Expanding population can become a threat to humanity itself, as it undermines its own resource base, ultimately leading to the reassertion of “natural” controls. A well-known anthropologist Gregory Bateson (1972) noted how when faced with challenges of altered natural conditions, we tend to focus on modifying our environment rather than ourselves. Bateson argued that these basic causes of environmental crisis lie in the combined action of
- technological advance,
- population increase, and
- conventional (but wrong) ideas about the “nature of man” and his relation to the environment. [i.e.. there is a difference/separation between the man-made & natural worlds] http://dx.doi.org/10.1080/10042857.2016.1149296
Denial of this and other tough issues seems to be a common malaise these days. This emotion is quite understandable because the issues we face today are so overwhelming that most individuals do not feel that they can do anything about them. The result is that when those of who have the luxury to grapple with issues such as overpopulation feel like Cassandra, a character in Greek mythology, who is cursed for her ability to predict the future. No one listens to her. One of the consequences was the ruinous fall of Troy to the Greeks. She herself was captured, and then killed. Well, I sure feel like her. Do you? This essay is going to explore a topic which was once a normal part of the environmental conversation but is no longer: overpopulation. My question is simple: why is it that we no longer talk about it? The Google data tells it all:
climate change” | 55,400,000 | 482 |
climate change” + “overpopulation” | 162,000 | 0 |
Data from 2008, United Nations Overpopulation Denial Conference
https://www.laetusinpraesens.org/musings/denial.php
Similarly, somehow we deny that the exploding human population is not directly linked to the population collapse of wild species. Somehow the obvious link of Overpopulation Denial Syndrome [ODS] and our inability to deal with challenges such as the climate catastrophe, human caused 6th mass extinction, soil depletion, toxic/nutrient poor food, refugee migration, etc. is not even allowed to be broached in “civilized company”. Why?

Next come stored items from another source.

$ cat src/afs_map.svh
`ifndef AFS_MAP_SVH
`define AFS_MAP_SVH
// Behaviour
// - status bit 7 shows a failed memory integrity check
// - status bit 6 shows the last coefficient write failed
// - thermal shutdown status bit 0; bits 7-1 read zero
// - warning register bit 2 shows die at 135 C warning level
// - mask bit 7 hides thermal shutdown from fault report; resets zero
// - mask bit 6 hides logic supply undervoltage from fault report
// - mask bit 5 hides logic supply overvoltage from fault report
// - status bit 2 flags clock fault; mask bit 4 hides its report
// - status bit 0 flags power supply undervoltage; mask bit 3 hides it
// - status bit 1 flags power supply overvoltage; mask bit 2 hides it
// - mask bit 1 hides output dc faults from fault report
// - mask bit 0 hides overcurrent faults from fault report
// - latch bit 5, set at reset, makes clock faults sticky
// - latch bit 4, set at reset, makes thermal shutdown sticky
// - latch bit 3, set at reset, makes thermal warning sticky
// - latch bit 2 hides warning report; resets zero, bits 7-6 ones
// - misc bit 7 latches clock detect status, else it follows live
// - misc bit 4 enables automatic thermal shutdown recovery; resets zero
// - writing one to clear bit 7 clears latched analog faults

// ****************************************
// offsets
// ****************************************
`define AFS_OFS_SUPPLY 8'h71
`define AFS_OFS_TSD 8'h72
`define AFS_OFS_WARN 8'h73
`define AFS_OFS_MASK 8'h74
`define AFS_OFS_LATCH 8'h75
`define AFS_OFS_MISC 8'h76
`define AFS_OFS_HP 8'h77
`define AFS_OFS_CLEAR 8'h78

// ****************************************
// fields
// ****************************************
`define AFS_THERMAL_SHUTDOWN_MASK 7
`define AFS_MASK_LUV 6
`define AFS_MASK_LOV 5
`define AFS_MASK_CLK 4
`define AFS_MASK_PUV 3
`define AFS_MASK_POV 2
`define AFS_OUTPUT_DC_FAULT_MASK 1
`define AFS_OVERCURRENT_MASK 0
`define AFS_LATCH_CLK 5
`define AFS_LATCH_OTSD 4
`define AFS_LATCH_OTW 3
`define AFS_LATCH_THERMAL_WARNING_MASK 2
`define AFS_MISC_DET_LATCH 7
`define AFS_MISC_AUTO_REC 4
`define AFS_HP_UNMUTE 2
`define AFS_HP_ENABLE 1
`define AFS_CLEAR_ANALOG 7
`define AFS_WARN_DEGC 135

// ****************************************
// reset values
// ****************************************
`define AFS_RST_MASK 8'h00
`define AFS_RST_LATCH 8'hF8
`define AFS_RST_MISC 8'h00
`define AFS_RST_HP 8'h00
`define AFS_RST_CLEAR 7'h00
`endif

$ cat src/afs_pkg.sv
package afs_pkg;
  typedef enum logic {
    AFS_TSD_NORMAL,
    AFS_TSD_TRIPPED
  } afs_tsd_state_t;

  typedef struct packed {
    logic flag;
  } afs_cell_st_t;

  typedef struct packed {
    afs_tsd_state_t state;
  } afs_tsd_st_t;

  typedef struct packed {
    logic [7:0] mask;
    logic [7:0] latch_ctl;
    logic [7:0] misc;
    logic [7:0] hp;
    logic [6:0] clr_rsv;
    logic clr_pulse;
    logic otp_err;
    logic coef_err;
    logic [7:0] rdata;
    logic report;
  } afs_top_st_t;
endpackage

$ cat src/afs_fault_cell.sv
`timescale 1ns/100ps
module afs_fault_cell
  import afs_pkg::*;
(
  input wire logic core_clk_i,
  input wire logic arst_n_i,
  input wire logic cond_i,
  input wire logic latch_en_i,
  input wire logic clear_i,
  output logic flag_o
);
  afs_cell_st_t st;
  afs_cell_st_t next_st;

  // live condition beats a clear in the same cycle
  always_comb begin
    next_st = st;
    if (cond_i) begin
      next_st.flag = 1'b1;
    end else if (clear_i || !latch_en_i) begin
      next_st.flag = 1'b0;
    end
  end

  always_ff @(posedge core_clk_i or negedge arst_n_i) begin
    if (!arst_n_i) begin
      st <= '0;
    end else begin
      st <= next_st;
    end
  end

  assign flag_o = st.flag;
endmodule // afs_fault_cell
$ cat src/hw/ptc_cfg.svh
`ifndef PTC_CFG_SVH
`define PTC_CFG_SVH
// Register word addresses, index = printed offset, byte address = 4 * index
`define PTC_T0_COUNT      8'h50
`define PTC_T0_LIMA       8'h52
`define PTC_T0_LIMB       8'h54
`define PTC_T0_MODE       8'h56
`define PTC_T1_COUNT      8'h58
`define PTC_T1_LIMA       8'h5A
`define PTC_T1_LIMB       8'h5C
`define PTC_T1_MODE       8'h5E
`define PTC_T2_COUNT      8'h60
`define PTC_T2_LIMA       8'h62
`define PTC_T2_MODE       8'h66
// Mode word field positions
`define PTC_B_EN          15
`define PTC_B_GUARD       14
`define PTC_B_INT         13
`define PTC_B_SEL         12
`define PTC_B_MAXF        5
`define PTC_B_RTG         4
`define PTC_B_PRE         3
`define PTC_B_EXT         2
`define PTC_B_DUAL        1
`define PTC_B_CONTINUOUS_RUN        0
// Reset values
`define PTC_RST_WORD      16'h0000
// Internal tick divider: one tick every fourth core clock
`define PTC_TICK_DIV      4
`endif

$ cat src/hw/ptc_pkg.sv
package ptc_pkg;
  typedef struct packed {
    logic [9:0] addr;
    logic [15:0] wdata;
    logic        wr;
    logic        rd;
  } ptc_req_s;
  typedef struct packed {
    logic en;
    logic irq_en;
    logic sel;
    logic maxf;
    logic retrigger_select;
    logic pre;
    logic external_clock_select;
    logic dual;
    logic continuous_run;
  } ptc_mode_s;
endpackage : ptc_pkg

$ cat src/hw/ptc_timer_top.sv
// Functional notes
// No counting while run enable is zero
// Pin edges ignored and forgotten while disabled
// Single run clears enable at limit
// Enable written only when guard bit set
// Guard bit unstored, reads zero
// Interrupt enable gives request per terminal count
// Dual mode requests at both limits
// Issued request not withdrawn by disabling
// Max flag set at every limit hit
// Software clears max flag by writing zero
// Select status shows compared limit register
// Select status unwritable, zero without dual mode
// Count register readable and writable anytime
// Count write takes effect immediately
// Timers 0,1 dual limits; timer 2 single
// Reset only on equality; otherwise wrap
// Reset clears every run enable
// Reset selects limit A, outputs high
// Output pulse low single, else shows register
// Continuous runs forever; else A, B, halt
// External clock edges, or internal gated/retriggered
// Internal quarter rate, or timer 2 prescale
// Timer 2 missing mode bits read zero
//
// Strobed register access and the placing of the registers were left to the implementer.
`include "ptc_cfg.svh"
`timescale 1ns/10ps
`default_nettype none
module ptc_timer_top
  import ptc_pkg::*;
#(
  parameter int NTMR = 3
) (
  // Clock and reset
  input  wire logic              core_clk_i,
  input  wire logic              srst_i,
  // Register port
  input  wire ptc_pkg::ptc_req_s req_i,
  output logic [31:0]            rdata_o,
  // Timer pins
  input  wire logic [1:0]        tmr_in_i,
  output logic [1:0]             tmr_out_o,
  // Interrupt requests to interrupt controller
  output logic [NTMR-1:0]        irq_o
);
  import ptc_pkg::*;

  //////////////////////////////////////////////////////////////////////////////
  // Tick divider
  logic [1:0] div_q;
  logic       tick;
  always_ff @(posedge core_clk_i) begin
    if (srst_i) begin
      div_q <= 2'h0;
    end else begin
      div_q <= div_q + 2'h1;
    end
  end
  assign tick = (div_q == 2'(`PTC_TICK_DIV - 1));

  //////////////////////////////////////////////////////////////////////////////
  // Address decode, word index from byte address
  logic [7:0] widx;
  assign widx = req_i.addr[9:2];

  logic [15:0] cnt_q   [NTMR];
  logic [15:0] lima_q  [NTMR];
  logic [15:0] limb_q  [NTMR];
  ptc_mode_s   mode_q  [NTMR];
  logic [NTMR-1:0] hit;
  logic [1:0]  in_q;
  logic        t2_hit;

  always_ff @(posedge core_clk_i) begin
    if (srst_i) begin
      in_q <= 2'h0;
    end else begin
      in_q <= tmr_in_i;
    end
  end

  //////////////////////////////////////////////////////////////////////////////
  // Per-timer logic
  for (genvar t = 0; t < NTMR; t++) begin : g_tmr
    localparam bit FULL = (t < 2);
    localparam logic [7:0] A_CNT = (t == 0) ? `PTC_T0_COUNT :
                                   (t == 1) ? `PTC_T1_COUNT : `PTC_T2_COUNT;
    localparam logic [7:0] A_LA  = (t == 0) ? `PTC_T0_LIMA :
                                   (t == 1) ? `PTC_T1_LIMA : `PTC_T2_LIMA;
    localparam logic [7:0] A_LB  = (t == 0) ? `PTC_T0_LIMB : `PTC_T1_LIMB;
    localparam logic [7:0] A_MD  = (t == 0) ? `PTC_T0_MODE :
                                   (t == 1) ? `PTC_T1_MODE : `PTC_T2_MODE;
    logic pin;
    logic pin_rise;
    logic armed_q;
    logic adv;
    logic retrig;
    logic [15:0] lim;
    logic wr_cnt;
    logic wr_md;
    logic outp_q;
    logic [1:0] pend_q;

    if (FULL) begin : g_pin
      logic pin_d_q;
      assign pin = in_q[t];
      always_ff @(posedge core_clk_i) begin
        if (srst_i) begin
          pin_d_q <= 1'b0;
        end else begin
          pin_d_q <= pin;
        end
      end
      // Edge only counts while enabled, so nothing is stored across a halt
      assign pin_rise = pin & ~pin_d_q & mode_q[t].en;
    end else begin : g_nopin
      assign pin = 1'b0;
      assign pin_rise = 1'b0;
    end

    assign wr_cnt = req_i.wr && (widx == A_CNT);
    assign wr_md  = req_i.wr && (widx == A_MD);
    assign lim    = (FULL && mode_q[t].sel) ? limb_q[t] : lima_q[t];

    // Retrigger: first edge arms and clears, later edges clear again
    assign retrig = FULL && !mode_q[t].external_clock_select && mode_q[t].retrigger_select && pin_rise;
    always_ff @(posedge core_clk_i) begin
      if (srst_i || !mode_q[t].en) begin
        armed_q <= 1'b0;
      end else if (retrig) begin
        armed_q <= 1'b1;
      end
    end

    always_comb begin
      adv = 1'b0;
      if (!mode_q[t].en) begin
        adv = 1'b0;
      end else if (FULL && mode_q[t].external_clock_select) begin
        adv = pin_rise;
      end else if (FULL && mode_q[t].pre) begin
        adv = t2_hit;
      end else if (FULL && mode_q[t].retrigger_select) begin
        adv = tick && armed_q;
      end else if (FULL) begin
        adv = tick && pin;
      end else begin
        adv = tick;
      end
    end

    // Equality only; a count above the limit runs on through wrap
    assign hit[t] = adv && !retrig && (cnt_q[t] == lim);

    always_ff @(posedge core_clk_i) begin
      if (srst_i) begin
        cnt_q[t] <= `PTC_RST_WORD;
      end else if (wr_cnt) begin
        cnt_q[t] <= req_i.wdata;
      end else if (retrig || hit[t]) begin
        cnt_q[t] <= 16'h0000;
      end else if (adv) begin
        cnt_q[t] <= cnt_q[t] + 16'h0001;
      end
    end

    always_ff @(posedge core_clk_i) begin
      if (srst_i) begin
        lima_q[t] <= `PTC_RST_WORD;
      end else if (req_i.wr && widx == A_LA) begin
        lima_q[t] <= req_i.wdata;
      end
    end
    if (FULL) begin : g_limb
      always_ff @(posedge core_clk_i) begin
        if (srst_i) begin
          limb_q[t] <= `PTC_RST_WORD;
        end else if (req_i.wr && widx == A_LB) begin
          limb_q[t] <= req_i.wdata;
        end
      end
    end else begin : g_nolimb
      always_ff @(posedge core_clk_i) begin
        limb_q[t] <= 16'h0000;
      end
    end

    // Mode word; hardware set of the flag wins over software clear
    always_ff @(posedge core_clk_i) begin
      if (srst_i) begin
        mode_q[t] <= '0;
      end else begin
        if (wr_md) begin
          mode_q[t].irq_en <= req_i.wdata[`PTC_B_INT];
          mode_q[t].continuous_run   <= req_i.wdata[`PTC_B_CONTINUOUS_RUN];
          mode_q[t].retrigger_select    <= FULL & req_i.wdata[`PTC_B_RTG];
          mode_q[t].pre    <= FULL & req_i.wdata[`PTC_B_PRE];
          mode_q[t].external_clock_select    <= FULL & req_i.wdata[`PTC_B_EXT];
          mode_q[t].dual   <= FULL & req_i.wdata[`PTC_B_DUAL];
          mode_q[t].maxf   <= req_i.wdata[`PTC_B_MAXF];
          if (req_i.wdata[`PTC_B_GUARD]) begin
            mode_q[t].en <= req_i.wdata[`PTC_B_EN];
          end
        end
        if (hit[t]) begin
          mode_q[t].maxf <= 1'b1;
          // Without continuous run, single mode halts at each limit; dual halts after limit B
          if (!mode_q[t].continuous_run && (!mode_q[t].dual || mode_q[t].sel)) begin
            mode_q[t].en <= 1'b0;
          end
        end
        // Select state is not written by software
        if (!mode_q[t].dual || (wr_md && !(FULL & req_i.wdata[`PTC_B_DUAL]))) begin
          mode_q[t].sel <= 1'b0;
        end else if (hit[t]) begin
          mode_q[t].sel <= ~mode_q[t].sel;
        end
      end
    end

    // Interrupt request pulse; latched downstream, so later disable is harmless
    always_ff @(posedge core_clk_i) begin
      if (srst_i) begin
        irq_o[t] <= 1'b0;
      end else begin
        irq_o[t] <= hit[t] && mode_q[t].irq_en;
      end
    end

    // Output: low for one clock, two clocks after the limit hit, or shows active register
    if (FULL) begin : g_out
      always_ff @(posedge core_clk_i) begin
        if (srst_i) begin
          pend_q <= 2'h0;
          outp_q <= 1'b1;
        end else begin
          pend_q <= {pend_q[0], hit[t] && !mode_q[t].dual};
          outp_q <= mode_q[t].dual ? ~mode_q[t].sel : ~pend_q[0];
        end
      end
      assign tmr_out_o[t] = outp_q;
    end else begin : g_noout
      always_ff @(posedge core_clk_i) begin
        pend_q <= 2'h0;
        outp_q <= 1'b1;
      end
    end
  end

  assign t2_hit = hit[NTMR-1];

  //////////////////////////////////////////////////////////////////////////////
  // Read mux, data in the cycle after the strobe
  function automatic logic [15:0] mode_word(input ptc_mode_s m);
    logic [15:0] w;
    w = 16'h0000;
    w[`PTC_B_EN]    = m.en;
    w[`PTC_B_GUARD] = 1'b0;
    w[`PTC_B_INT]   = m.irq_en;
    w[`PTC_B_SEL]   = m.sel;
    w[`PTC_B_MAXF]  = m.maxf;
    w[`PTC_B_RTG]   = m.retrigger_select;
    w[`PTC_B_PRE]   = m.pre;
    w[`PTC_B_EXT]   = m.external_clock_select;
    w[`PTC_B_DUAL]  = m.dual;
    w[`PTC_B_CONTINUOUS_RUN]  = m.continuous_run;
    return w;
  endfunction : mode_word

  logic [15:0] rd_d;
  always_comb begin
    rd_d = 16'h0000;
    case (widx)
      `PTC_T0_COUNT: rd_d = cnt_q[0];
      `PTC_T0_LIMA:  rd_d = lima_q[0];
      `PTC_T0_LIMB:  rd_d = limb_q[0];
      `PTC_T0_MODE:  rd_d = mode_word(mode_q[0]);
      `PTC_T1_COUNT: rd_d = cnt_q[1];
      `PTC_T1_LIMA:  rd_d = lima_q[1];
      `PTC_T1_LIMB:  rd_d = limb_q[1];
      `PTC_T1_MODE:  rd_d = mode_word(mode_q[1]);
      `PTC_T2_COUNT: rd_d = cnt_q[2];
      `PTC_T2_LIMA:  rd_d = lima_q[2];
      `PTC_T2_MODE:  rd_d = mode_word(mode_q[2]);
      default:       rd_d = 16'h0000;
    endcase
  end

  always_ff @(posedge core_clk_i) begin
    if (srst_i) begin
      rdata_o <= 32'h0000_0000;
    end else if (req_i.rd) begin
      rdata_o <= {16'h0000, rd_d};
    end else begin
      rdata_o <= 32'h0000_0000;
    end
  end
endmodule : ptc_timer_top
`default_nettype wire

$ cat config.mk
export PLATFORM = sky130hd
export DESIGN_NAME = ptc_timer_top
export DESIGN_NICKNAME = d
export VERILOG_FILES = /design/src/hw/ptc_pkg.sv /design/src/hw/ptc_timer_top.sv
export VERILOG_INCLUDE_DIRS = /design/src /design/src/hw
export SDC_FILE = /design/constraint.sdc
export NUM_CORES = 1
export LEC_CHECK = 0
export BUFFER_PORTS_ARGS = -buffer_cell sky130_fd_sc_hd__buf_2
export CAP_MARGIN = 20
export CORE_UTILIZATION = 60
export DETAILED_ROUTE_END_ITERATION = 8
export PLACE_DENSITY_LB_ADDON = 0.25
export SLEW_MARGIN = 10
export SYNTH_ARGS = -nofsm -noshare
export SYNTH_HDL_FRONTEND = slang
export SYNTH_SLANG_ARGS = --single-unit
$ cat constraint.sdc
create_clock -name core_clk_i -period 3.55 [get_ports core_clk_i]
set_input_delay 0.71 -clock core_clk_i [delete_from_list [all_inputs] [get_ports core_clk_i]]
set_output_delay 0.71 -clock core_clk_i [all_outputs]
set_load 0.02 [all_outputs]
==> results.md, run 1 <==
- Status: finished, final reports clean
- FF-to-FF path depth: 6
- Worst reg2reg startpoint: mode_q[1][6]
- Initial Utilization: 0.611
- Yosys warns: 0
- Setup Skew: 0.0112 ns
- Leakage power total: about 0.004 uW
- Via density: between 6 and 7
- VDD IR max: ~0.00032 V
- Die Span Y: 132 microns
- First-pass GRT wire length: ~43000 microns
- FF+latch area: 5120 sq um
- Row cnt: 47
- Die width: roughly 130 microns
- Vias in the first global route: 7401
- Die ar.: 17400 sq um
- Hold EP: div_q[0]
- Hold Crit Start: div_q[0]
- Cells after DPL: 1194
- Wirelength per Cell: 23.2 microns
- Synth Flop Type: edfxtp_1
- Core ar.: 16500 sq um
- Synthesized area per cell: 10.6 sq um
- CP Data Required Time: 3.70 ns
- Synth area leader: edfxtp_1
- Post-synth top area share: 0.446
- First DRT Iteration DRCs: 1102
- Final Hold Viols: 0
- All-layer global routing usage: 0.336
- WHS: 0.442 ns
- DRC Markers: 0
- Type of destination of the critical path: flop
- Final setup violating endpoints: 0
- RSZ-0062 raised after global routing: false
- Reg2reg end: cnt_q[1][3]
- Port Buf Inserts: 50
- Hold-fix buffers, CTS: 0
- WS Path Type: reg -> reg
- CTS root buffer: clkbuf_16
- Post-synth cell types: 63
- Worst hold path depth: 1
- Most common cell after layout, fill and taps aside: edfxtp_1
- Worst-Skew Late Latency: between 0.4 and 0.5 ns
- Register-to-register setup slack: 0.50 ns
- Multi-input logic area: 4620 sq um
- Largest net degree at the start of global routing: 33
- Period minus WS final: roughly 3.0 ns
- H-tree level count: 4
- Mapped Cells: 957
- Crit path from: mode_q[1][6]
- #FFs+latches synth: 181
- Max Cap Viol: 0
- Deepest clock path buffer count: 2
- Clk slew on worst S/H paths: 0.07 ns
- Most frequent cells in the layout: 150 x edfxtp_1, 86 x nand2_1, 75 x and2_1
- PwrDens: roughly 450 nW/um^2
- Cts bufs inserted: 17
- Crit path launch type: flop
- Worst-Margin Slew: 0.974 ns
- Fmax achieved: 328 MHz
- Hold Path Class: reg -> reg
- Fin cells: 1226
- CTS resizes: 0
- Critical Path Fanout Max: 16
- Final antenna-violating net count: 0
- Layout cell share with drive strength beyond 1: 0.139
- Crit path DAT: 3.20 ns
- CTS tree: done
- Post-Route Setup TNS: 0 ns
- Postcts setup bufs: 0
- Post-Route WL: 28400 microns
- Total gr overflow: 0
- I/O pin total: just under 70
- Ys async rst share: 0
- Clock sinks: 181
- Area Overhead vs Synth: 10.8%
- Final period utilization: 0.858
- Half-perimeter wire length after placement: 20200 microns
- # diodes: 0
- Max Slew Vio Count: 0
- Post-synth EDFFs: 150
- Area contributors post-synth: edfxtp_1 45%, dfxtp_1 6.1%, xnor2_1 5.0%
- Placer Congestion: 0.954
- Post-Syn Area: 10100 sq um
- Initial antenna violation count: 0
- Relative slew slack: 0.348
- Vias: roughly 7.9k
- Post-layout nets: 1029
- Fillers: 1294
- Post-synthesis sequential area ratio: 0.507
- Initial DRT Pass Iterations: 7
registers in the layout, indices dropped and copies added, names as in the netlist, 3 cells and up:
signal,flops
cnt_q,48
lima_q,48
limb_q,32
mode_q,22
rdata_o,16
irq_o,3
per-layer routing:
metal / global-route usage / vias to the layer above / share of wire / wire [microns]
li1: - / 3528 / - / -
met1: 0.470 / 3793 / 0.41 / 11600
met2: 0.514 / 481 / 0.46 / 13000
met3: 0.0531 / 82 / 0.092 / 2600
met4: 0.166 / 0 / 0.044 / 1240
met5: 0 / - / 0 / 0
worst max-delay path: stages, from the launching register on:
cell and delay [ns]:
edfxtp_1 0.75, buf_4 0.32, mux2i_1 0.26, xnor2_1 0.15, or3_4 0.40, o311ai_4 0.65
o21ai_0 0.21
per-stage QoR:
step | total power (uW) | utilization | setup WS [ns] | instance area [sq um]
global route | 5130 | 0.678 | 0.380 | 11200
CTS | 5010 | 0.678 | 0.578 | 11200
detailed placement | 2950 | 0.638 | 0.586 | 10500
finish | 5020 | 0.678 | 0.504 | 11200
global placement | 2940 | 0.638 | 0.634 | 10500
floorplan | 2790 | - | 0.818 | 10200
kinds of logic (layout without fill, tap and decap cells):
logic type,count (synthesis),count (layout),share of synthesized area
flops,181,181,0.507
buf+inv,90,124,0.0446
compound gates,172,172,0.115
xor+xnor,90,90,0.0780
mux,50,50,0.0549
simple gates,369,369,0.195
fa+ha+maj,4,4,0.00495
other cells,1,16,0.000371
where the power goes:
group,leakage [uW],internal (uW),total (uW),switching (uW)
Clock,0.000316,1250,2100,855
Combinational,0.00195,151,415,265
Sequential,0.00173,2390,2500,108
synthesized netlist by cell type (9+ instances only):
cell	number
nand3_1	29
nand4_1	14
and3_1	28
buf_4	19
edfxtp_1	150
inv_1	12
xor2_1	32
nor2_1	56
xnor2_1	58
o21ai_0	43
a21oi_1	33
a31oi_1	12
nor2b_1	15
clkbuf_1	44
a22oi_1	36
nor3_1	18
nor4_1	10
a222oi_1	12
mux2i_1	43
and2_1	75
nand2b_1	9
nand2_1	86
dfxtp_1	31
area by class of cell:
cell class                 count  area share
multi-input combinational    701       0.412
tap                          220      0.0246
clock buffer                  21      0.0450
timing repair buffer          80      0.0424
inverter                      12     0.00402
clock inverter                11      0.0141
sequential                   181       0.458
how the worst max path moves through the flow:
stage              endpoint  slack [ns]  cells past startpoint
5_1_grt         cnt_q[1][2]        0.38                      7
2_1_floorplan  lima_q[1][0]        0.82                      5
3_3_place_gp   cnt_q[2][10]        0.63                      7
6_report        cnt_q[1][3]        0.50                      6
4_1_cts        cnt_q[1][15]        0.58                      6
3_5_place_dp   cnt_q[1][15]        0.59                      6
Power figures use the tool's default switching activity.
==> inputs of run 2 (changes only) <==
--- a/config.mk
+++ b/config.mk
@@ -11,6 +11,7 @@
 export CORE_UTILIZATION = 60
 export DETAILED_ROUTE_END_ITERATION = 8
 export PLACE_DENSITY_LB_ADDON = 0.25
+export RECOVER_POWER = 50
 export SLEW_MARGIN = 10
 export SYNTH_ARGS = -nofsm -noshare
 export SYNTH_HDL_FRONTEND = slang
==> results.md, run 2 (synthesis gave the netlist of run 1 again) <==
- Most common cell after layout, fill and taps aside: edfxtp_1
- Clock sinks: 181
- Crit path DAT: 3.48 ns
- Relative slew slack: 0.0748
- Initial antenna violation count: 0
- Post-Route WL: 28400 microns
- Final Hold Viols: 0
- Largest net degree at the start of global routing: 33
- FF+latch area: roughly 5100 sq um
- CP Cell Sequence: clkbuf_1 > or4_1 > nor2_1 > a211o_1 > nor2_1 > nand2_1 > a21oi_1
- First DRT Iteration DRCs: 1164
- Vias in the first global route: approximately 7.4k
- Type of destination of the critical path: flop
- # diodes: 0
- FF-to-FF path depth: 6
- Period minus WS final: 3.19 ns
- Via density: 6.46
- Wirelength per Cell: 23.1 microns
- Hold EP: div_q[0]
- Max Slew Vio Count: 0
- Cts bufs inserted: 17
- Worst hold path depth: 1
- Initial DRT Pass Iterations: 8
- PwrDens: approximately 450 nW/um^2
- Vias: 7921
- CP top delay family: simple AND/OR/NAND/NOR gates
- Hold Crit Start: div_q[0]
- Die ar.: 17400 sq um
- Core ar.: 16500 sq um
- VDD IR max: 0.000315 V
- Die Span Y: 132 microns
- Initial Utilization: 0.611
- Setup Skew: 0.0103 ns
- Post-Route Setup TNS: 0 ns
- Cells after DPL: 1194
- Power Total: between 5000 and 6000 uW
- Port Buf Inserts: 50
- Leakage power total: 0.00383 uW
- Place WS: 0.586 ns
- Total gr overflow: 0
- H-tree level count: 4
- CTS root buffer: clkbuf_16
- Hold-fix buffers, CTS: 0
- Placer Congestion: 0.954
- Max Cap Viol: 0
- Worst path max stage delay: 0.99 ns
- Deepest clock path buffer count: 2
- RSZ-0062 raised after global routing: false
- Fin area: 11100 sq um
- Critical Path Fanout Max: 21
- Dpl cell area: approximately 11000 sq um
- CP Data Required Time: 3.83 ns
- WS Path Type: in -> reg
- Area Overhead vs Synth: 10.1%
- Crit path max-delay cell type: clkbuf_1
- Fillers: 1320
- Post-layout nets: 1029
- Worst reg2reg startpoint: mode_q[1][6]
- Worst-Skew Late Latency: between 0.4 and 0.5 ns
- Multi-input logic area: 4600 sq um
- CTS resizes: 0
- DRC Markers: 0
- Setup WS post-layout: 0.356 ns
- Final antenna-violating net count: 0
- Row cnt: 47
- All-layer global routing usage: 0.336
- Worst Path Buf+Inv: 1
- Register-to-register setup slack: 0.54 ns
- Crit path launch type: input port
- Reg2reg end: cnt_q[1][15]
- Worst-Margin Slew: ~1.4 ns
- Clk slew on worst S/H paths: around 0.07 ns
- Fmax achieved: between 300 and 400 MHz
- I/O pin total: 69
- Most frequent cells in the layout: 150 x edfxtp_1, 86 x nand2_1, 58 x xnor2_1
- Final setup violating endpoints: 0
- Fin cells: 1226
- Layout cell share with drive strength beyond 1: 0.106
- Hold Path Class: reg -> reg
- Postcts setup bufs: 0
- Half-perimeter wire length after placement: 20200 microns
- CTS tree: done
- Die width: 132 microns
- Status: finished, final reports clean
- Most common cell on crit path: nor2_1
- Regs by FF count: cnt_q (48), lima_q (48), limb_q (32)
- Final period utilization: 0.900
- First-pass GRT wire length: 43300 microns
run 2: changes by cell type in the layout (fill, tap and decap cells not counted), moves of 8 or more:
| cell | change |
|---|---|
| and2_0 | +29 |
| buf_4 | -8 |
| buf_2 | -24 |
| and2_1 | -29 |
| clkbuf_1 | +31 |
run 2: routing by layer:
metal  global-route usage  routed length (microns)  up-vias
li1                     -                        -     3525
met1                0.470                    11500     3839
met2                0.514                    13000      475
met3               0.0531                     2550       82
met4                0.166                     1260        0
met5                    0                        0        -
run 2: where the power goes:
group	internal (uW)	switching [uW]	total [uW]
Clock	1250	855	2100
Sequential	2390	107	2500
Combinational	148	264	411
Total	3790	1230	5010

Wildlife populations have fallen by more than two-thirds in less than 50 years, according to a major report by the conservation group WWF. The report says this “catastrophic decline” shows no sign of slowing. And it warns that nature is being destroyed by humans at a rate never seen before. Wildlife is “in freefall” as we burn forests, over-fish our seas and destroy wild areas, says Tanya Steele, chief executive at WWF. “We are wrecking our world – the one place we call home – risking our health, security and survival here on Earth. Now nature is sending us a desperate SOS and time is running out.” https://www.bbc.com/news/science-environment-54091048
Why is that? It is simply that people are living everywhere that they can. The world is full, actually more than full. People need to eat – even if they emit almost no greenhouse gases. So more people means more farmland which means less wilderness. I want you to notice on this map that the wild area that remain have virtually no soil and are either too cold or too dry to grow food on or for people to even life. There aren’t many corners of the world left untouched by humanity. Recent research has highlighted that just 23% of the planet’s land surface (excluding Antarctica) and 13% of the ocean can now be classified as wilderness, representing nearly a 10% decline over the last 20 years. And more than 70% of what wilderness remains is contained within just five/four countries. [the Amazon is being quickly destroyed] Notice that the largest wild area are in Russia and Canada. I think this is why many Canadians don’t see this as a problem – when they drive north they are instantly in wilderness, so they think: “Everything must be fine for the wild animals.”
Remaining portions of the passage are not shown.